WHO’S READING WHAT . reader’s recommendations
The Weather Makers : How Man Is Changing the Climate and What It Means for Life on Earth
by Tim Flannery
New York : Atlantic Monthly Press, c2005.
Call No.: English 363.73874 FLA (Click here for item availability)
In The Weather Makers, Australian biologist Tim Flannery details the history and future impact of climate change. Climate is a complex, dynamic subject, and it is no mean feat translating complicated concepts such as thermal inertia and global climate modelling into clear language for the layman. (So influential was this book and Flannery’s writings on climate change that Flannery was named Australian of the Year in 2007.) Flannery may be an evolutionary biologist by training, and it shows in his careful explanations of millions of years of climatic changes and his loving descriptions of species threatened by climate change, but he also does a spectacular job of explaining how climate has shaped not just ecosystems but also modern civilisation.
Flannery walks the reader through the various aspects of the climate change discussion, starting with climate history and impact to understanding the science and the political, social, and economic dimensions of the debate, making the Weather Makers not just an interdisciplinary tour de force, but also a useful primer for those new to the subject. Flannery himself came to the global warming topic almost from a sceptical bent, and the opening narrative describes a man who as a good scientist came to see the science as being irrefutable, before finally making the impassioned case that action needs to be taken on climate change now.

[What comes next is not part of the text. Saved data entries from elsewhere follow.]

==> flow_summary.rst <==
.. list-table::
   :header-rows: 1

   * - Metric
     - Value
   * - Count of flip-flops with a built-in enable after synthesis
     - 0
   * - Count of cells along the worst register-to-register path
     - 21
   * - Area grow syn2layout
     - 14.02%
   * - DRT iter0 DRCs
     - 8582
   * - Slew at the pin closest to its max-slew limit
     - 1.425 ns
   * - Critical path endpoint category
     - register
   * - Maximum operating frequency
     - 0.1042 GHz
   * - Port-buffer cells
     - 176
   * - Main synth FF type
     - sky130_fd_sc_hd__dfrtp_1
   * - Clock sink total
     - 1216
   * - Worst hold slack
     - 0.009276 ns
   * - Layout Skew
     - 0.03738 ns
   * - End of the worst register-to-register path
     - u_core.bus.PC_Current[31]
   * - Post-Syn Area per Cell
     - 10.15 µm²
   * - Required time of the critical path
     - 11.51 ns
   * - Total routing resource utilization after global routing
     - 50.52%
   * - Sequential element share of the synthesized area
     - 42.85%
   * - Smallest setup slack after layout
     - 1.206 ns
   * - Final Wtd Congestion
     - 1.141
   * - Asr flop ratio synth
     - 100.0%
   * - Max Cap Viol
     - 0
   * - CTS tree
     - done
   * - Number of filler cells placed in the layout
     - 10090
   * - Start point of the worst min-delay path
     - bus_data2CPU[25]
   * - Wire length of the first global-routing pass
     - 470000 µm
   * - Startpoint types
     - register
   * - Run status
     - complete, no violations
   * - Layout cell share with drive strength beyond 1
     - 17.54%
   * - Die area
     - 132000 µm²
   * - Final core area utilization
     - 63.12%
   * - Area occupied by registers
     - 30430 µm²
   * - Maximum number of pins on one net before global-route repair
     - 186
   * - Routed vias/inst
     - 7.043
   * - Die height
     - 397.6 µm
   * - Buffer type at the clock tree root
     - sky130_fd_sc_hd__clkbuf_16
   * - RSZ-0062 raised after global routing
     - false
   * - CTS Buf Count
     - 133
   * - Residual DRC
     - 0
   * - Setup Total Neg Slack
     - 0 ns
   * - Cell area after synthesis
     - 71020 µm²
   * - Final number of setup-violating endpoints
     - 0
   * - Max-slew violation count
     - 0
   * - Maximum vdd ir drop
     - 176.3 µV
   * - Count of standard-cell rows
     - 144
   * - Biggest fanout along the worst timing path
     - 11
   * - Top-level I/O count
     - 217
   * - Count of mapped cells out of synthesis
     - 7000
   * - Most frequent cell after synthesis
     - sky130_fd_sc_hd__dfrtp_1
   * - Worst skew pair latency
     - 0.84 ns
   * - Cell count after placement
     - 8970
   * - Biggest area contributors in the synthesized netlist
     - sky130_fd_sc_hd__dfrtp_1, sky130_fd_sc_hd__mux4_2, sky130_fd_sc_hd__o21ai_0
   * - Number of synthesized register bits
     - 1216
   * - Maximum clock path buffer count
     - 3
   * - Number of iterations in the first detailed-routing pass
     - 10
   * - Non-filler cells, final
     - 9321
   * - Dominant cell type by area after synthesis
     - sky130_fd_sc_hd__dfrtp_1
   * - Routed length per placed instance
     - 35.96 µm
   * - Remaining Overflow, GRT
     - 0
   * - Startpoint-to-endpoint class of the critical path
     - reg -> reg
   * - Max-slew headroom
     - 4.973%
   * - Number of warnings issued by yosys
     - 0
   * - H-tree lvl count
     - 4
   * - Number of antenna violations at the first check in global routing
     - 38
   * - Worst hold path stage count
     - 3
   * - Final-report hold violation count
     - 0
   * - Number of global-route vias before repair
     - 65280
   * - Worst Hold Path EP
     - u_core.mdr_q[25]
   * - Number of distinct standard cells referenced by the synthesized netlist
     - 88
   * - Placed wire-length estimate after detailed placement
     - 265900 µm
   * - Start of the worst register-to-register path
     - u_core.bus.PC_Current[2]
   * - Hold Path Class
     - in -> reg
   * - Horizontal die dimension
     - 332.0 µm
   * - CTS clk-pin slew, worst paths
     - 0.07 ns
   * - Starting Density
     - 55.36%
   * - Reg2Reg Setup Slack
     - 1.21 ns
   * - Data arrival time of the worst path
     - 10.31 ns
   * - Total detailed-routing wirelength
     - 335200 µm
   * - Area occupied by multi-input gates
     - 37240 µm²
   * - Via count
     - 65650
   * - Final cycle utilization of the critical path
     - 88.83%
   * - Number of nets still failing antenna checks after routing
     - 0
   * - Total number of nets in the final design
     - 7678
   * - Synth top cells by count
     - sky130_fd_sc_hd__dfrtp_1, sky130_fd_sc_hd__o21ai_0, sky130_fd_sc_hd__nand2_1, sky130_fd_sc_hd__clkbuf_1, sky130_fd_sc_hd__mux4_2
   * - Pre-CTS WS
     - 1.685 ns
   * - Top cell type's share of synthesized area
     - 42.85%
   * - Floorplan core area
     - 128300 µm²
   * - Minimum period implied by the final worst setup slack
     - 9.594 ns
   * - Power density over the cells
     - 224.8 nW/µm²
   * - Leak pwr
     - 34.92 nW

And so it is that the Weather Makers cuts through the thicket of climate scepticism, explaining how the scientific evidence is almost certainly that climate change is manmade, and that climate change is likely to affect at least the 70% of the world that will be alive in 2050, and even people living today, and that ‘uncertainty’ has never been a cause for inaction. Yes, Flannery notes, the earth has seen dramatic changes in climate in eras and periods in the past, caused by natural events. But what is unprecedented is that “some time this century the day will arrive when the human influence on the climate will overwhelm all natural factors”.

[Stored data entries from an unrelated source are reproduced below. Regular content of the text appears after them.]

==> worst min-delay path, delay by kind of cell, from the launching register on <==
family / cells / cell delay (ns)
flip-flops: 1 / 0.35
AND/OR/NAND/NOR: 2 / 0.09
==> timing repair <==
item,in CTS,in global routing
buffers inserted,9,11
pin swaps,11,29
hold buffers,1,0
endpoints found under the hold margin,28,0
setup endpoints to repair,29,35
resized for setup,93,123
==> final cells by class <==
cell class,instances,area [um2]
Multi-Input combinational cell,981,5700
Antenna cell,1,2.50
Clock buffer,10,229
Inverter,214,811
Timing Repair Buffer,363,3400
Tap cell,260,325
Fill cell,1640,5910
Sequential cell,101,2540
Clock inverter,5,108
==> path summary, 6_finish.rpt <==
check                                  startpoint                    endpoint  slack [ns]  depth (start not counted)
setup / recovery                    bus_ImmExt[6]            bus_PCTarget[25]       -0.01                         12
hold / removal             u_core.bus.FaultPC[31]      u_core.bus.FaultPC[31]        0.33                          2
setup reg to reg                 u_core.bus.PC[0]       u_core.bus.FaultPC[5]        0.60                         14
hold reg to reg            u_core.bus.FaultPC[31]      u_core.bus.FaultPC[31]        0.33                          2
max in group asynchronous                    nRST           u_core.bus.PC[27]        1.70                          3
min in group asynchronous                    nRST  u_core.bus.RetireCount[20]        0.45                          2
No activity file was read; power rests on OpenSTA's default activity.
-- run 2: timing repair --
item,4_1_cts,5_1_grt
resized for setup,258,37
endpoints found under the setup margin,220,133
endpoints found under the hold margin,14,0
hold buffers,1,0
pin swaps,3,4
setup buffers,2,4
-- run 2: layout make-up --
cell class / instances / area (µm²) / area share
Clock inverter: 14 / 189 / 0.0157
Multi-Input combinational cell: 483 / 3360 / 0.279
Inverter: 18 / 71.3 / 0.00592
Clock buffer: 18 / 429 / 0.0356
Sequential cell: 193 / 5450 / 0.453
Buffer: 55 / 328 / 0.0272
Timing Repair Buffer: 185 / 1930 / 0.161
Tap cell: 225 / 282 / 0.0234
[config.mk]
export PLATFORM = sky130hd
export DESIGN_NAME = cond_logic_it
export DESIGN_NICKNAME = d
export VERILOG_FILES = /design/src/rtl/cond_pkg.sv /design/src/rtl/cond_eval.sv /design/src/rtl/cond_logic_it.sv
export SDC_FILE = /design/constraint.sdc
export NUM_CORES = 1
export LEC_CHECK = 0
export ABC_AREA = 1
export CELL_PAD_IN_SITES_DETAIL_PLACEMENT = 2
export CELL_PAD_IN_SITES_GLOBAL_PLACEMENT = 2
export CORE_UTILIZATION = 24
export DETAILED_ROUTE_END_ITERATION = 8
export GPL_TIMING_DRIVEN = 0
export HOLD_SLACK_MARGIN = 0.02
export PLACE_DENSITY_LB_ADDON = 0.1
export SLEW_MARGIN = 20
export SYNTH_ARGS = -nofsm -noshare
export SYNTH_HDL_FRONTEND = slang
export SYNTH_HIERARCHICAL = 1
export SYNTH_SLANG_ARGS = --single-unit
[constraint.sdc]
create_clock -name clk -period 3.35 [get_ports clk]
set_clock_uncertainty 0.15 [all_clocks]
set_input_delay 0.67 -clock clk [delete_from_list [all_inputs] [get_ports clk]]
set_output_delay 0.67 -clock clk [all_outputs]
set_load 0.1 [all_outputs]
[src/rtl/cond_pkg.sv]
// Shared definitions for the conditional-execution unit: ARM condition codes,
// NZCV flag bit positions and the IT sequencer state encoding.
package cond_pkg;

  localparam logic [3:0] COND_EQ = 4'b0000;
  localparam logic [3:0] COND_NE = 4'b0001;
  localparam logic [3:0] COND_CS = 4'b0010;
  localparam logic [3:0] COND_CC = 4'b0011;
  localparam logic [3:0] COND_MI = 4'b0100;
  localparam logic [3:0] COND_PL = 4'b0101;
  localparam logic [3:0] COND_VS = 4'b0110;
  localparam logic [3:0] COND_VC = 4'b0111;
  localparam logic [3:0] COND_HI = 4'b1000;
  localparam logic [3:0] COND_LS = 4'b1001;
  localparam logic [3:0] COND_GE = 4'b1010;
  localparam logic [3:0] COND_LT = 4'b1011;
  localparam logic [3:0] COND_GT = 4'b1100;
  localparam logic [3:0] COND_LE = 4'b1101;
  localparam logic [3:0] COND_AL = 4'b1110;
  localparam logic [3:0] COND_NV = 4'b1111;

  localparam int FLAG_N = 3;
  localparam int FLAG_Z = 2;
  localparam int FLAG_C = 1;
  localparam int FLAG_V = 0;

  typedef enum logic {
    IT_IDLE   = 1'b0,
    IT_ACTIVE = 1'b1
  } it_state_e;

endpackage

[src/rtl/cond_eval.sv]
// Combinational ARM condition evaluator: (cond, NZCV flags) -> pass.
module cond_eval
  import cond_pkg::*;
(
  input  logic [3:0] cond,
  input  logic [3:0] flags,
  output logic       pass
);

  logic n, z, c, v;

  assign n = flags[FLAG_N];
  assign z = flags[FLAG_Z];
  assign c = flags[FLAG_C];
  assign v = flags[FLAG_V];

  always_comb begin
    pass = 1'b1;
    case (cond)
      COND_EQ: pass = z;
      COND_NE: pass = ~z;
      COND_CS: pass = c;
      COND_CC: pass = ~c;
      COND_MI: pass = n;
      COND_PL: pass = ~n;
      COND_VS: pass = v;
      COND_VC: pass = ~v;
      COND_HI: pass = c & ~z;
      COND_LS: pass = ~c | z;
      COND_GE: pass = (n == v);
      COND_LT: pass = (n != v);
      COND_GT: pass = ~z & (n == v);
      COND_LE: pass = z | (n != v);
      default: pass = 1'b1;
    endcase
  end

endmodule

[src/rtl/cond_logic_it.sv]
// Conditional-execution unit with NZCV flag register and an IT-block sequencer
// that overrides the condition of up to IT_MAX_LEN following instructions.
module cond_logic_it
  import cond_pkg::*;
#(
  parameter int IT_MAX_LEN = 4,
  parameter int LENW       = $clog2(IT_MAX_LEN) + 1
) (
  input  logic                  clk,
  input  logic                  reset,
  input  logic                  en,
  input  logic                  PCS,
  input  logic                  RegW,
  input  logic                  MemW,
  input  logic                  NoWrite,
  input  logic [3:0]            Cond,
  input  logic [3:0]            ALUFlags,
  input  logic [1:0]            FlagW,
  input  logic                  ITStart,
  input  logic [3:0]            ITCond,
  input  logic [LENW-1:0]       ITLen,
  input  logic [IT_MAX_LEN-1:0] ITPattern,
  output logic                  PCSrc,
  output logic                  RegWrite,
  output logic                  MemWrite,
  output logic                  CondEx,
  output logic [3:0]            Flags,
  output logic                  ITActive
);

  localparam logic [LENW-1:0] MAX_LEN = LENW'(IT_MAX_LEN);

  it_state_e             state_q, state_d;
  logic [LENW-1:0]       cnt_q, cnt_d;
  logic [LENW-1:0]       idx_q, idx_d;
  logic [3:0]            it_cond_q, it_cond_d;
  logic [IT_MAX_LEN-1:0] it_pat_q, it_pat_d;
  logic [3:0]            flags_q, flags_d;

  logic [IT_MAX_LEN-1:0] slot_sel;
  logic                  slot_then;
  logic [3:0]            eff_cond;
  logic                  cond_ex;
  logic [LENW-1:0]       len_clamped;

  // Else slots invert the low bit of the base condition; AL/NV stay true either way.
  always_comb begin
    slot_sel  = IT_MAX_LEN'(1) << idx_q;
    slot_then = |(it_pat_q & slot_sel);
    if (state_q == IT_ACTIVE) begin
      eff_cond = slot_then ? it_cond_q : {it_cond_q[3:1], ~it_cond_q[0]};
    end else begin
      eff_cond = Cond;
    end
  end

  cond_eval u_cond_eval (
    .cond  (eff_cond),
    .flags (flags_q),
    .pass  (cond_ex)
  );

  assign CondEx   = cond_ex;
  assign PCSrc    = en & cond_ex & PCS;
  assign RegWrite = en & cond_ex & RegW & ~NoWrite;
  assign MemWrite = en & cond_ex & MemW;
  assign Flags    = flags_q;
  assign ITActive = (state_q == IT_ACTIVE);

  always_comb begin
    flags_d = flags_q;
    if (en && cond_ex && FlagW[1]) flags_d[3:2] = ALUFlags[3:2];
    if (en && cond_ex && FlagW[0]) flags_d[1:0] = ALUFlags[1:0];
  end

  always_comb begin
    state_d     = state_q;
    cnt_d       = cnt_q;
    idx_d       = idx_q;
    it_cond_d   = it_cond_q;
    it_pat_d    = it_pat_q;
    len_clamped = ((ITLen == '0) || (ITLen > MAX_LEN)) ? MAX_LEN : ITLen;
    case (state_q)
      IT_IDLE: begin
        if (en && ITStart && cond_ex) begin
          state_d   = IT_ACTIVE;
          it_cond_d = ITCond;
          it_pat_d  = ITPattern | IT_MAX_LEN'(1);
          cnt_d     = len_clamped;
          idx_d     = '0;
        end
      end
      IT_ACTIVE: begin
        // ITStart is deliberately ignored here; a taken branch ends the block early.
        if (en) begin
          if ((cnt_q <= LENW'(1)) || PCSrc) begin
            state_d = IT_IDLE;
            cnt_d   = '0;
            idx_d   = '0;
          end else begin
            cnt_d = cnt_q - LENW'(1);
            idx_d = idx_q + LENW'(1);
          end
        end
      end
      default: state_d = IT_IDLE;
    endcase
  end

  always_ff @(posedge clk) begin
    if (reset) begin
      state_q   <= IT_IDLE;
      cnt_q     <= '0;
      idx_q     <= '0;
      it_cond_q <= '0;
      it_pat_q  <= '0;
      flags_q   <= '0;
    end else begin
      state_q   <= state_d;
      cnt_q     <= cnt_d;
      idx_q     <= idx_d;
      it_cond_q <= it_cond_d;
      it_pat_q  <= it_pat_d;
      flags_q   <= flags_d;
    end
  end

endmodule
==> impl_metrics.env <==
export IMPL_outcome="complete, no violations"
export IMPL_nNetsFinal=291
export IMPL_antenna_cells=0
export IMPL_critPathKind="register to primary output"
export IMPL_cp_cell_sequence="inv_4 -> ha_4 -> nand2_2 -> nand3_1 -> nand2_1 -> nand3_2 -> nand3_2 -> nand2_4 -> nor2_2 -> nand2_1 -> nor2_1 -> nand2_1 -> nand2_1 -> nor2_2 -> nand2_4 -> buf_4 -> buf_2"
export IMPL_hold_viol_final=0
export IMPL_leakagePower_nw=0.8559
export IMPL_gp_congestion=0.7245
export IMPL_ys_ff_latch=19
export IMPL_seq_area_um2=394.1
export IMPL_pwr_share_clk=0.213
export IMPL_synth_top_area_share=0.2966
export IMPL_globalRoute_totalOverflow=0
export IMPL_end_kind="primary output"
export IMPL_antenna_found_initial=0
export IMPL_synth_async_sr_flop_share=0
export IMPL_htreeDepth=1
export IMPL_synth_cell_area_mm2=0.001282
export IMPL_hold_path_class="register to register"
export IMPL_fillers=631
export IMPL_numCtsBuffers=3
export IMPL_drt_iter0_drc=22
export IMPL_rows=26
export IMPL_crit_top_cell="nand2_1"
export IMPL_synth_area_per_cell_um2=6.226
export IMPL_setup_viol_count_final=0
export IMPL_root_buffer="clkbuf_8"
export IMPL_die_w_um=75.10
export IMPL_max_slew_margin=0.3551
export IMPL_yosys_warnings=6
export IMPL_p_comb_frac=0.462
export IMPL_clock_latency_ns=0.27
export IMPL_synth_distinct_cells=21
export IMPL_power_density_mw_per_mm2=390.0
export IMPL_internal_power_mw=0.4606
export IMPL_initial_core_util=0.2495
export IMPL_placement_io_buffers=35
export IMPL_max_freq_mhz=310.0
export IMPL_multi_input_area_um2=969.7
export IMPL_grt_pass1_wl_um=6844
export IMPL_critPathSlowestCell="dfxtp_4"
export IMPL_via_per_inst=4.514
export IMPL_grt_setup_unrepaired="true"
export IMPL_ys_seq_area_frac=0.2966
export IMPL_dp_hpwl_um=3296
export IMPL_cap_viol_max_count=0
export IMPL_critical_path_max_stage_delay_ns=0.41
export IMPL_path_max_fanout=5
export IMPL_clk_pin_slew_worst_paths_ns=0.08
export IMPL_p_sw_frac=0.4307
export IMPL_die_area_mm2=0.005640
export IMPL_seqPwrFrac=0.326
export IMPL_final_cells=323
export IMPL_fin_tns_setup_ns=0
export IMPL_final_max_slew_violation_count=0
export IMPL_ys_flop_type="dfxtp_1"
export IMPL_grt_pass1_vias=1490
export IMPL_num_io_pins=38
export IMPL_worst_pin_slew_ns=0.9644
export IMPL_fin_crit_sh=0.9630
export IMPL_critPathLaunchType="register"
export IMPL_layout_drive_gt1_share=0.2846
export IMPL_post_drt_wl_per_cell_um=13.58
export IMPL_synthCells=206
export IMPL_arrival_ns=2.41
export IMPL_area_growth_pct=61.76
export IMPL_route_detailed_drc=0
export IMPL_synth_edf_count=0
export IMPL_vias=1458
export IMPL_core_mm2=0.005140
export IMPL_ys_top_cells_by_area="dfxtp_1 30%, nand2_1 16%, nor2_1 9.1%"
export IMPL_grt_start_max_net_pins=13
export IMPL_drtPass1Iterations=4
export IMPL_die_h_um=75.10
export IMPL_synth_top_cells_by_count="54 x nand2_1, 31 x nor2_1, 23 x inv_1, 22 x nand3_1, 19 x dfxtp_1"
export IMPL_period_minus_slack_ns=3.226
export IMPL_tritoncts="built"
export IMPL_clock_path_buffers=2
export IMPL_crit_required_ns=2.53
export IMPL_syn_nets=243
export IMPL_switching_power_mw=0.3484
export IMPL_yosys_area_top_type="dfxtp_1"
export IMPL_wl_um=4385
export IMPL_yosysMostFrequentCell="nand2_1"
export IMPL_cts_sinks=19
export IMPL_place_inst=311
export IMPL_ir_drop_mv=0.1495
export IMPL_drtAntennaViolNets=0
export IMPL_grt_usage=0.1591
-- metal layers --
layer	track usage	up-vias	wire [um]
met5	0	-	0
met4	0.01258	0	32
met3	0.03079	4	134
met2	0.2913	22	2254
met1	0.2002	683	1963
li1	-	749	-
-- power groups by stage --
stage / Clock (mW) / Sequential, mW / Combinational, mW
6_report: 0.172 / 0.263 / 0.373
5_1_grt: 0.190 / 0.266 / 0.407
4_1_cts: 0.180 / 0.263 / 0.348
3_5_place_dp: 0 / 0.269 / 0.325
3_3_place_gp: 0 / 0.267 / 0.322
2_1_floorplan: 0 / 0.293 / 0.200
-- layout make-up --
| type | instances | area share |
|---|---|---|
| Buffer | 3 | 0.01025 |
| Clock buffer | 3 | 0.01990 |
| Clock inverter | 1 | 0.003619 |
| Inverter | 28 | 0.06152 |
| Multi-Input combinational cell | 156 | 0.4674 |
| Sequential cell | 19 | 0.1900 |
| Tap cell | 70 | 0.04222 |
| Timing Repair Buffer | 43 | 0.2051 |
-- critical path: cells and delay by family, from the launching register on --
family / cells / cell delay (ns)
buffers and inverters: 3 / 0.58
flip-flops: 1 / 0.41
AND/OR/NAND/NOR: 13 / 1.00
adder cells (fa/ha/maj): 1 / 0.16
-- path summary, 6_finish.rpt --
kind                          from                        to  slack [ns]  cells past startpoint
min          idx_q[2]$_SDFFE_PP0P_     idx_q[2]$_SDFFE_PP0P_        0.32                      2
min reg2reg  idx_q[2]$_SDFFE_PP0P_     idx_q[2]$_SDFFE_PP0P_        0.32                      2
max          idx_q[0]$_SDFFE_PP0P_                    CondEx        0.12                     17
max reg2reg  idx_q[0]$_SDFFE_PP0P_  it_pat_q[3]$_SDFFE_PP0P_        0.62                     22
-- registers in the layout (all words and copies together), names as in the netlist --
| register | cells |
|---|---|
| it_cond_q | 4 |
| ITActive | 1 |
| it_pat_q | 4 |
| idx_q | 3 |
| Flags | 4 |
| cnt_q | 3 |
-- kinds of logic (layout without fill, tap and decap cells) --
kind of cell | Yosys count | after routing | synth area share
buffers and inverters | 31 | 78 | 0.1034
and+or+nand+nor | 118 | 118 | 0.4000
AOI/OAI and AO/OA | 30 | 30 | 0.1220
DFF | 19 | 19 | 0.2966
adders and majority gates | 8 | 8 | 0.07805
-- cells in the final DEF, fill, tap and decap left out, types with 3 or more instances in the layout --
| cell | n |
|---|---|
| nor2_2 | 4 |
| nand3_2 | 5 |
| nand4_1 | 3 |
| inv_1 | 18 |
| inv_4 | 4 |
| nand2_4 | 7 |
| nand3_1 | 17 |
| o21ai_0 | 10 |
| nor2_1 | 25 |
| nand2_1 | 43 |
| dfxtp_4 | 3 |
| ha_1 | 3 |
| a21oi_1 | 14 |
| inv_2 | 3 |
| buf_4 | 9 |
| clkbuf_8 | 3 |
| nand2_2 | 8 |
| nor2_4 | 3 |
| buf_2 | 3 |
| ha_4 | 5 |
| clkdlybuf4s50_1 | 30 |
| dfxtp_1 | 14 |
-- per-stage QoR --
step,area [um2],power [mW],utilization,hold slack [ns],setup slack [ns]
after floorplan,1330,0.4929,-,0.2886,0.001915
after global placement,1768,0.5890,0.3440,0.3080,-0.9805
after detailed placement,1768,0.5937,0.3440,0.3138,-0.9889
after CTS,1883,0.7915,0.3664,0.3277,-0.03316
after global routing,2074,0.8627,0.4036,0.3709,-0.01301
final,2074,0.8090,0.4036,0.3222,0.1239
-- timing repair --
item	CTS	global route
gates resized for setup	39	40
gates cloned	0	0
hold buffers	0	0
setup buffers	3	5
pin swaps	6	19
endpoints found under the setup margin	4	4
Power figures use the tool's default switching activity.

This is “popular science” – a term sometimes seen as derisive – at its best. Flannery walks through his argument without ever talking down to readers, understanding the strong institutional and political forces that prefer the status quo, but compellingly arguing that adopting certain solutions to lower greenhouse gases now would be preferable to a world so overwhelmed by climate-related security problems that the only solution might be the tyrannic control of a “carbon dictatorship”. As a pragmatist, he recognises that nuclear power might be appropriate means of lowering the world’s carbon production in certain contexts. He also appeals for personal action, providing some good (if sometimes Australia-specific) suggestions for what you and I as individuals can do.